Work to complete |
Output exactly the lines below, starting with the line that has "die_w_um 104 \" and going on through the line that has "step / power", both included, and no other lines.

START Record extracts

--- config.mk ---
export PLATFORM = sky130hd
export DESIGN_NAME = noc_cfg_scheduler
export DESIGN_NICKNAME = d
export VERILOG_FILES = /design/src/rtl/noc_cfg_scheduler.sv
export SDC_FILE = /design/constraint.sdc
export NUM_CORES = 1
export LEC_CHECK = 0
export ABC_AREA = 1
export CORE_MARGIN = 4
export CORE_UTILIZATION = 45
export CTS_BUF_LIST = sky130_fd_sc_hd__clkbuf_2 sky130_fd_sc_hd__clkbuf_4 sky130_fd_sc_hd__clkbuf_8
export CTS_CLUSTER_DIAMETER = 200
export CTS_CLUSTER_SIZE = 24
export DETAILED_ROUTE_END_ITERATION = 8
export PLACE_DENSITY = 0.78
export SLEW_MARGIN = 20
export SYNTH_ARGS = -nofsm -noshare
export SYNTH_HDL_FRONTEND = slang
export SYNTH_SLANG_ARGS = --single-unit
--- constraint.sdc ---
create_clock -name clock -period 3.73 [get_ports clock]
set_input_delay 0.746 -clock clock [delete_from_list [all_inputs] [get_ports clock]]
set_output_delay 0.746 -clock clock [all_outputs]
set_load 0.02 [all_outputs]
--- src/rtl/noc_cfg_scheduler.sv ---
`default_nettype none
// ============================================================================
// Module   : noc_cfg_scheduler
// Purpose  : Collects configure words from four processors and hands them to
//            the mesh one at a time. Each processor owns a single slot: a
//            request is latched only while its slot is empty, and the slot is
//            freed once the mesh reports ready for that processor. Slots are
//            served round-robin. An abort, or the optional watchdog, clears
//            all outstanding work and holds the mesh paths blocked for two
//            cycles.
//
// Parameters:
//   CFG_W          - width of one processor configure word
//   TIMEOUT_CYCLES - ready-wait limit in WAIT_READY (watchdog builds only)
//
// Build option:
//   NOC_CFG_TIMEOUT_EN - when defined, a watchdog aborts a grant that waits
//                        TIMEOUT_CYCLES cycles for ready and raises the
//                        sticky timeout_err. When undefined the scheduler
//                        waits for ready indefinitely and timeout_err is 0.
//
// Ports:
//   clock                   in   rising-edge clock
//   reset                   in   asynchronous active-high reset
//   req[3:0]                in   per-processor configure request (level)
//   cfg_in[4*CFG_W-1:0]     in   request words, processor i at [i*CFG_W +: CFG_W]
//   processor_ready_signals in   per-processor ready from the mesh
//   abort                   in   synchronous cancel of all work
//   p0..p3_configure        out  registered configure words to the mesh
//   block_all_paths         out  registered mesh path-block command
//   req_ack[3:0]            out  one-cycle capture pulse per processor
//   done[3:0]               out  one-cycle completion pulse per processor
//   busy                    out  high whenever the scheduler is not IDLE
//   timeout_err             out  sticky watchdog flag
//
// Revision : 1.0 - initial release
// ============================================================================
module noc_cfg_scheduler #(
    parameter int CFG_W          = 11,
    parameter int TIMEOUT_CYCLES = 64
) (
    input  logic                 clock,
    input  logic                 reset,
    input  logic [3:0]           req,
    input  logic [4*CFG_W-1:0]   cfg_in,
    input  logic [3:0]           processor_ready_signals,
    input  logic                 abort,
    output logic [CFG_W-1:0]     p0_configure,
    output logic [CFG_W-1:0]     p1_configure,
    output logic [CFG_W-1:0]     p2_configure,
    output logic [CFG_W-1:0]     p3_configure,
    output logic                 block_all_paths,
    output logic [3:0]           req_ack,
    output logic [3:0]           done,
    output logic                 busy,
    output logic                 timeout_err
);

    // ------------------------------------------------------------------------
    // Elaboration-time parameter sanity check
    // ------------------------------------------------------------------------
    generate
        if (CFG_W < 1 || TIMEOUT_CYCLES < 1) begin : g_param_check
            $error("noc_cfg_scheduler: CFG_W and TIMEOUT_CYCLES must be >= 1");
        end
    endgenerate

    // ------------------------------------------------------------------------
    // State encoding
    // ------------------------------------------------------------------------
    typedef enum logic [2:0] {
        S_IDLE       = 3'd0,
        S_ISSUE      = 3'd1,
        S_WAIT_READY = 3'd2,
        S_DONE       = 3'd3,
        S_FLUSH      = 3'd4
    } state_t;

    state_t             r_state;
    state_t             w_state_nx;

    // r_grant doubles as last_grant: it holds the most recently granted
    // processor and seeds the next round-robin search.
    logic [1:0]         r_grant;
    logic [1:0]         w_grant_nx;

    logic [CFG_W-1:0]   r_slot [4];
    logic [3:0]         r_pending;
    logic [CFG_W-1:0]   r_cfg  [4];
    logic [3:0]         r_ack;
    logic [3:0]         r_done;
    logic               r_block;
    // Second-cycle marker inside FLUSH.
    logic               r_flush_cnt;

    logic [3:0]         w_capture;
    logic               w_clear_grant;   // free the granted slot this edge
    logic               w_timeout_hit;   // watchdog limit reached this cycle
    logic               w_drive_nx;      // next state presents a configure word
    logic [3:0]         w_done_nx;
    logic               w_block_nx;

    // ------------------------------------------------------------------------
    // Round-robin pick: first pending slot after 'last', wrapping, with
    // 'last' itself considered only after the other three. Scanning offsets
    // from far to near lets the nearest hit overwrite earlier ones.
    // ------------------------------------------------------------------------
    function automatic logic [1:0] rr_pick(input logic [3:0] pend,
                                           input logic [1:0] last);
        logic [1:0] idx;
        logic [1:0] pick;
        pick = last;
        for (int off = 4; off >= 1; off--) begin
            idx = last + 2'(off);
            if (pend[idx]) begin
                pick = idx;
            end
        end
        return pick;
    endfunction

    // ------------------------------------------------------------------------
    // Optional watchdog
    // ------------------------------------------------------------------------
`ifdef NOC_CFG_TIMEOUT_EN
    localparam int TO_W = $clog2(TIMEOUT_CYCLES + 1);

    logic [TO_W-1:0]    r_to_cnt;
    logic               r_timeout_err;
    logic               w_timeout_fire;

    // The counter restarts in every non-wait state, so it is zero on the
    // ISSUE->WAIT_READY edge and the hit lands TIMEOUT_CYCLES edges later.
    assign w_timeout_hit  = (r_state == S_WAIT_READY) &&
                            (r_to_cnt == TO_W'(TIMEOUT_CYCLES - 1));
    // Ready and abort both outrank the watchdog.
    assign w_timeout_fire = w_timeout_hit && !abort &&
                            !processor_ready_signals[r_grant];

    always_ff @(posedge clock or posedge reset) begin
        if (reset) begin
            r_to_cnt      <= '0;
            r_timeout_err <= 1'b0;
        end else begin
            if (r_state == S_WAIT_READY) begin
                r_to_cnt <= r_to_cnt + TO_W'(1);
            end else begin
                r_to_cnt <= '0;
            end
            if (w_timeout_fire) begin
                r_timeout_err <= 1'b1;
            end
        end
    end

    assign timeout_err = r_timeout_err;
`else
    assign w_timeout_hit = 1'b0;
    assign timeout_err   = 1'b0;
`endif

    // ------------------------------------------------------------------------
    // Per-processor slot, pending bit and configure output register
    // ------------------------------------------------------------------------
    generate
        for (genvar n = 0; n < 4; n++) begin : g_slot
            // A busy slot ignores its request; abort suppresses capture.
            assign w_capture[n] = !abort && req[n] && !r_pending[n];

            always_ff @(posedge clock or posedge reset) begin
                if (reset) begin
                    r_slot[n]    <= '0;
                    r_pending[n] <= 1'b0;
                    r_cfg[n]     <= '0;
                end else begin
                    if (w_capture[n]) begin
                        r_slot[n] <= cfg_in[n*CFG_W +: CFG_W];
                    end

                    // A slot being freed is still pending at that edge, so
                    // capture and clear never target the same bit together.
                    if (abort) begin
                        r_pending[n] <= 1'b0;
                    end else if (w_clear_grant && (r_grant == 2'(n))) begin
                        r_pending[n] <= 1'b0;
                    end else if (w_capture[n]) begin
                        r_pending[n] <= 1'b1;
                    end

                    // Word is visible only while its grant is in ISSUE or
                    // WAIT_READY; every other case drives zero.
                    if (w_drive_nx && (w_grant_nx == 2'(n))) begin
                        r_cfg[n] <= r_slot[n];
                    end else begin
                        r_cfg[n] <= '0;
                    end
                end
            end
        end
    endgenerate

    // ------------------------------------------------------------------------
    // FSM: state register
    // ------------------------------------------------------------------------
    always_ff @(posedge clock or posedge reset) begin
        if (reset) begin
            r_state     <= S_IDLE;
            r_grant     <= 2'd3;
            r_flush_cnt <= 1'b0;
            r_block     <= 1'b0;
            r_ack       <= 4'b0000;
            r_done      <= 4'b0000;
        end else begin
            r_state     <= w_state_nx;
            r_grant     <= w_grant_nx;
            // An abort arriving inside FLUSH restarts the two-cycle window.
            r_flush_cnt <= (r_state == S_FLUSH && !abort) ? ~r_flush_cnt : 1'b0;
            r_block     <= w_block_nx;
            r_ack       <= w_capture;
            r_done      <= w_done_nx;
        end
    end

    // ------------------------------------------------------------------------
    // FSM: next state and next registered outputs
    // ------------------------------------------------------------------------
    always_comb begin
        w_state_nx    = r_state;
        w_grant_nx    = r_grant;
        w_clear_grant = 1'b0;
        w_drive_nx    = 1'b0;
        w_done_nx     = 4'b0000;
        w_block_nx    = 1'b0;

        if (abort) begin
            w_state_nx = S_FLUSH;
        end else begin
            case (r_state)
                S_IDLE: begin
                    if (|r_pending) begin
                        w_grant_nx = rr_pick(r_pending, r_grant);
                        w_state_nx = S_ISSUE;
                    end
                end
                S_ISSUE: begin
                    w_state_nx = S_WAIT_READY;
                end
                S_WAIT_READY: begin
                    // Only the granted processor's ready bit matters.
                    if (processor_ready_signals[r_grant]) begin
                        w_state_nx = S_DONE;
                    end else if (w_timeout_hit) begin
                        w_clear_grant = 1'b1;
                        w_state_nx    = S_FLUSH;
                    end
                end
                S_DONE: begin
                    w_clear_grant = 1'b1;
                    w_state_nx    = S_IDLE;
                end
                S_FLUSH: begin
                    if (r_flush_cnt) begin
                        w_state_nx = S_IDLE;
                    end
                end
                default: begin
                    w_state_nx = S_IDLE;
                end
            endcase
        end

        w_drive_nx = (w_state_nx == S_ISSUE) || (w_state_nx == S_WAIT_READY);
        w_block_nx = (w_state_nx == S_FLUSH);
        if (w_state_nx == S_DONE) begin
            w_done_nx = 4'b0001 << w_grant_nx;
        end
    end

    // ------------------------------------------------------------------------
    // Outputs
    // ------------------------------------------------------------------------
    assign p0_configure    = r_cfg[0];
    assign p1_configure    = r_cfg[1];
    assign p2_configure    = r_cfg[2];
    assign p3_configure    = r_cfg[3];
    assign block_all_paths = r_block;
    assign req_ack         = r_ack;
    assign done            = r_done;
    assign busy            = (r_state != S_IDLE);

endmodule
`default_nettype wire

**Word-level counts from Yosys, hierarchy flattened**

Cells that the tools add are included.

- Memories: 0
- Logic and storage cells: 112
- RAM bits: 0
- Bits in registers: 107
- Output and inout port bits: 55
- Bits in read-only memories: 0
- Latch bits: 0

- Magnitude comparators: 4
- Multipliers: 0
- Bitwise gates (word level): 1
- Divide/modulo/power cells: 0
- Add/subtract/negate cells: 3
- Shifts and indexed selects: 1
- Reduce and logical (&&, ||, !) cells: 32
- Muxes and demuxes: 39
- Equal/unequal tests: 14

Operator list:

| kind | number |
|---|---|
| 11-bit 2-to-1 mux | 4 |
| 1-bit 2-to-1 mux | 19 |
| 1-bit logical AND | 17 |
| 3-bit nonzero test | 5 |
| 3-bit by 2-bit equality test with 1-bit output (second input constant) | 4 |
| 2-bit by 3-bit < comparator with 1-bit output (second input constant) | 4 |
| 2-bit 2-to-1 mux | 6 |
| 3-bit 2-to-1 mux | 4 |
| 3-bit case mux with 4 select lines | 1 |
| 1-bit binary-select mux with 2-bit select | 4 |
| 2-bit equality test (second input constant) | 4 |
| 3-bit by 1-bit equality test with 1-bit output (second input constant) | 2 |
| 3-bit equality test (second input constant) | 2 |
| 1-bit zero test | 5 |
| 2-bit adder (second input constant) | 2 |
| 2-bit by 1-bit equality test with 1-bit output (second input constant) | 2 |
| 2-bit zero test | 2 |
| 4-bit 2-to-1 mux | 1 |
| 4-bit OR reduction | 1 |
| 1-bit by 2-bit left shift with 4-bit output (first input constant) | 1 |
| 3-bit zero test | 1 |
| 2-bit by 1-bit adder with 2-bit output (second input constant) | 1 |
| 1-bit logical OR | 1 |
| 1-bit NOT | 1 |

**Logic depth before layout (Yosys ltp)**

- Word-level depth: 12
- Mapped depth: 14
- Mapped depth without buffers: 12

**Worst setup path after synthesis**

Ideal clock, no wire load.

- Path type: register -> register
- Start: register r_grant[0]
- End: register r_cfg, in the netlist p3_configure[0]
- Setup time: 69 ps
- Data arrival time: 1891 ps
- Cell stages (with the launch flop): 14
- Path slack: 1770 ps
- Required time: 3661 ps
- Cells stage by stage: dfstp_2 buf_6 inv_6 ha_1 inv_1 nand3_2 nand2_1 nand3_1 nand2_1 nand2_1 nand2_2 nand4_1 buf_6 nor2_2

- Word-level cells in the longest chain between the ends: 12

RTL lines:

| what | line | source |
|---|---|---|
| start, declared | 84 | `logic [1:0] r_grant;` |
| start signal, assigned | 215 | `r_grant <= w_grant_nx;` |
| 2-bit adder | 114 | `idx = last + 2'(off);` |
| 1-bit binary-select mux with 2-bit select | 115 | `if (pend[idx]) begin` |
| 1-bit 2-to-1 mux (implied by the code) | 115 |  |
| 2-bit 2-to-1 mux (2 in a row) | 115 |  |
| 2-bit 2-to-1 mux * | 115 |  |
| 2-bit 2-to-1 mux * | 240 | `if (\|r_pending) begin` |
| 2-bit 2-to-1 mux * | 238 | `case (r_state)` |
| 2-bit 2-to-1 mux * | 235 | `if (abort) begin` |
| named net w_grant_nx[1] | 85 | `logic [1:0] w_grant_nx;` |
| 2-bit equality test * | 192 | `if (w_drive_nx && (w_grant_nx == 2'(n))) begin` |
| 1-bit logical AND * | 192 |  |
| 11-bit 2-to-1 mux * | 192 |  |
| end signal, assigned by index | 193 | `r_cfg[n] <= r_slot[n];` |
| end, declared | 89 | `logic [CFG_W-1:0] r_cfg [4];` |

The timed path passes the listed nets; every way through them passes the cells marked *. The select of a mux whose other input is x is not followed.
A chain may end at the register's enable or synchronous reset.

**Worst setup path after layout**

- Start: register r_grant[0]
- End: register r_cfg, in the netlist p3_configure[10]

Same word-level chain as after synthesis.

==> impl_metrics.tcl <==
set metrics [dict create \
    fin_crit_ns 2.69 \
    crit_fanout 11 \
    power_density_nw_per_um2 483 \
    hold_class "reg2reg" \
    synthDistinctLibCells 26 \
    rows 34 \
    track_usage 0.154 \
    yosysWarnings 0 \
    clock_latency_ns 0.35 \
    drc 0 \
    rsz0062_at_grt "false" \
    synth_area_um2 4180 \
    multi_input_area_um2 1130 \
    post_cts_buffers 0 \
    fillers 744 \
    synth-edff-count 0 \
    synth_area_per_cell_um2 10.2 \
    tns_ns 0 \
    cts.clk_slew.worst_paths_ns 0.10 \
    fin_cells 629 \
    synth_nets 470 \
    layout_commonest_cell "clkdlybuf4s50_1" \
    routabilityCongestion 0.875 \
    initial_core_util 0.470 \
    diodes 0 \
    fp.dieH_um 104 \
    setup_viol 0 \
    cts_num_sinks 107 \
    cts_resized 0 \
    antenna_found_initial 0 \
    ctsHoldBuffers 0 \
    grt_first_pass_wirelength_mm 13.8 \
    drt_iter0_drc 104 \
    arrival_ns 2.95 \
    vias_per_cell 4.64 \
    first_pass_iters 4 \
    cp.required_ns 3.99 \
    synthArstFlopShare 1.00 \
    post-route-period-util 0.721 \
    grt_start_max_net_pins 56 \
    place_inst 613 \
    synth.top_cell.area_share 0.628 \
    status "complete, no violations" \
    setup_ws_ns 1.04 \
    worst_setup_path_start_kind "flop" \
    maxCapViolCount 0 \
    relSlewSlack 0.500 \
    io_buffer_count 108 \
    skew_ns 0.0174 \
    path_class "reg2reg" \
    worst_ir_drop_vdd_uv 257 \
    synth_seq_cells 107 \
    synth_top_area_cell "dfrtp_1" \
    clk_path_buf_depth 2 \
    die_w_um 104 \
    finalMaxSlewViolations 0 \
    synthTopCellsByArea "dfrtp_1 63%, nand2_1 6.9%, nor2_2 6.3%, inv_1 6.2%, o21ai_0 5.3%" \
    gr-total-overflow 0 \
    dp_hpwl_mm 5.89 \
    yosysSeqAreaShare 0.641 \
    grt_pass1_vias 2893 \
    die_area_um2 10900 \
    final_cell_mix "108 x clkdlybuf4s50_1, 105 x dfrtp_1, 77 x nand2_1, 68 x inv_1, 44 x o21ai_0" \
    p_leak_nw 2.62 \
    clock.fmax_ghz 0.372 \
    vias 2916 \
    routed_wl_mm 8.18 \
    areaGrowthSynthToFinish_pct 32.2 \
    wl_per_cell_um 13.0 \
    netlist_instances 411 \
    cts_buffers 9 \
    drive_gt1_frac 0.152 \
    endpoint_kind "flop" \
    fp.coreArea_um2 8890 \
    synth_top_flop_cell "dfrtp_1" \
    seq_area_um2 2680 \
    worst_pin_slew_ns 0.748 \
    final_hold_viol_count 0 \
    nets 575 \
    cts-root-buf "clkbuf_8" \
    io_pins 110 \
    cts_tree "yes" \
    dpl_worst_slack_ns 0.717 \
    antenna_left 0 \
    htreeDepth 3 \
]
[cell families after synthesis]
kind of cell    count (synthesis)  synth area share
simple gates                  163             0.194
flops                         107             0.641
buf+inv                        86            0.0886
compound gates                 50            0.0637
fa+ha+maj                       4            0.0120
other cells                     1          0.000897
[final timing paths]
path | from | to | slack (ns) | cells past startpoint
max | r_grant[0] | p3_configure[10] | 1.04 | 11
min | r_slot[10] | p3_configure[10] | 0.49 | 2
max reg2reg | r_grant[0] | p3_configure[10] | 1.04 | 11
min reg2reg | r_slot[10] | p3_configure[10] | 0.49 | 2
max in group asynchronous | reset | r_grant[1] | 2.12 | 3
min in group asynchronous | reset | p1_configure[0] | 0.85 | 2
[metrics by stage]
step / power (mW) / hold slack, ns / cell area (µm²) / utilization
after floorplan: 1.79 / 0.457 / 4180 / -
after global placement: 1.95 / 0.467 / 5320 / 0.599
after detailed placement: 1.97 / 0.474 / 5320 / 0.599
after CTS: 2.69 / 0.495 / 5530 / 0.622
after global routing: 2.83 / 0.509 / 5530 / 0.622
final: 2.67 / 0.492 / 5530 / 0.622
[area by class of cell]
cell class,instances,area share
clock inverter,6,0.0124
timing repair buffer,109,0.199
sequential,107,0.485
tap,108,0.0244
inverter,71,0.0496
multi-input combinational,218,0.205
clock buffer,10,0.0249
[sequential cells by signal (all words and copies together) (netlist names), 3 cells and up]
name and flops:
req_ack 4, p1_configure 11, r_pending 4, done 4, p3_configure 11, p0_configure 11, r_slot 44, p2_configure 11
r_state 3
[cells in the mapped netlist, types with 2 or more instances]
library cell    n
nor2_1         10
clkbuf_1        8
inv_1          69
dfstp_2         2
nand2_1        77
nand3_1        13
nor3_1          4
nand3_2         5
ha_1            4
nand2_2         7
dfrtp_1       105
nor2_2         42
nand4_1         2
buf_6           5
o211ai_1        4
o21ai_0        44
[where the power goes]
part	total [mW]	leakage (nW)	internal (mW)	switching, mW
clock	0.726	0.109	0.337	0.389
sequential	1.35	1.40	1.28	0.0617
combinational	0.599	1.11	0.229	0.370
[worst max-delay path, stage by stage (launching register included)]
cell and delay, ns:
dfstp_2 0.70, inv_6 0.09, ha_1 0.37, inv_1 0.09, nand3_2 0.08, nand2_1 0.06
nand3_1 0.06, nand2_1 0.10, nand2_1 0.07, nand2_2 0.11, nand4_1 0.61, nor2_1 0.27
[routing by layer]
layer  track usage  share of wire  vias to the layer above
met5             0              0                        -
met4        0.0570          0.015                        0
met3        0.0255          0.046                        9
met2         0.252           0.49                       73
met1         0.207           0.45                     1382
li1              -              -                     1452
(Power assumes the default switching activity.)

END Record extracts

Response area |
    die_w_um 104 \
    finalMaxSlewViolations 0 \
    synthTopCellsByArea "dfrtp_1 63%, nand2_1 6.9%, nor2_2 6.3%, inv_1 6.2%, o21ai_0 5.3%" \
    gr-total-overflow 0 \
    dp_hpwl_mm 5.89 \
    yosysSeqAreaShare 0.641 \
    grt_pass1_vias 2893 \
    die_area_um2 10900 \
    final_cell_mix "108 x clkdlybuf4s50_1, 105 x dfrtp_1, 77 x nand2_1, 68 x inv_1, 44 x o21ai_0" \
    p_leak_nw 2.62 \
    clock.fmax_ghz 0.372 \
    vias 2916 \
    routed_wl_mm 8.18 \
    areaGrowthSynthToFinish_pct 32.2 \
    wl_per_cell_um 13.0 \
    netlist_instances 411 \
    cts_buffers 9 \
    drive_gt1_frac 0.152 \
    endpoint_kind "flop" \
    fp.coreArea_um2 8890 \
    synth_top_flop_cell "dfrtp_1" \
    seq_area_um2 2680 \
    worst_pin_slew_ns 0.748 \
    final_hold_viol_count 0 \
    nets 575 \
    cts-root-buf "clkbuf_8" \
    io_pins 110 \
    cts_tree "yes" \
    dpl_worst_slack_ns 0.717 \
    antenna_left 0 \
    htreeDepth 3 \
]
[cell families after synthesis]
kind of cell    count (synthesis)  synth area share
simple gates                  163             0.194
flops                         107             0.641
buf+inv                        86            0.0886
compound gates                 50            0.0637
fa+ha+maj                       4            0.0120
other cells                     1          0.000897
[final timing paths]
path | from | to | slack (ns) | cells past startpoint
max | r_grant[0] | p3_configure[10] | 1.04 | 11
min | r_slot[10] | p3_configure[10] | 0.49 | 2
max reg2reg | r_grant[0] | p3_configure[10] | 1.04 | 11
min reg2reg | r_slot[10] | p3_configure[10] | 0.49 | 2
max in group asynchronous | reset | r_grant[1] | 2.12 | 3
min in group asynchronous | reset | p1_configure[0] | 0.85 | 2
[metrics by stage]
step / power (mW) / hold slack, ns / cell area (µm²) / utilization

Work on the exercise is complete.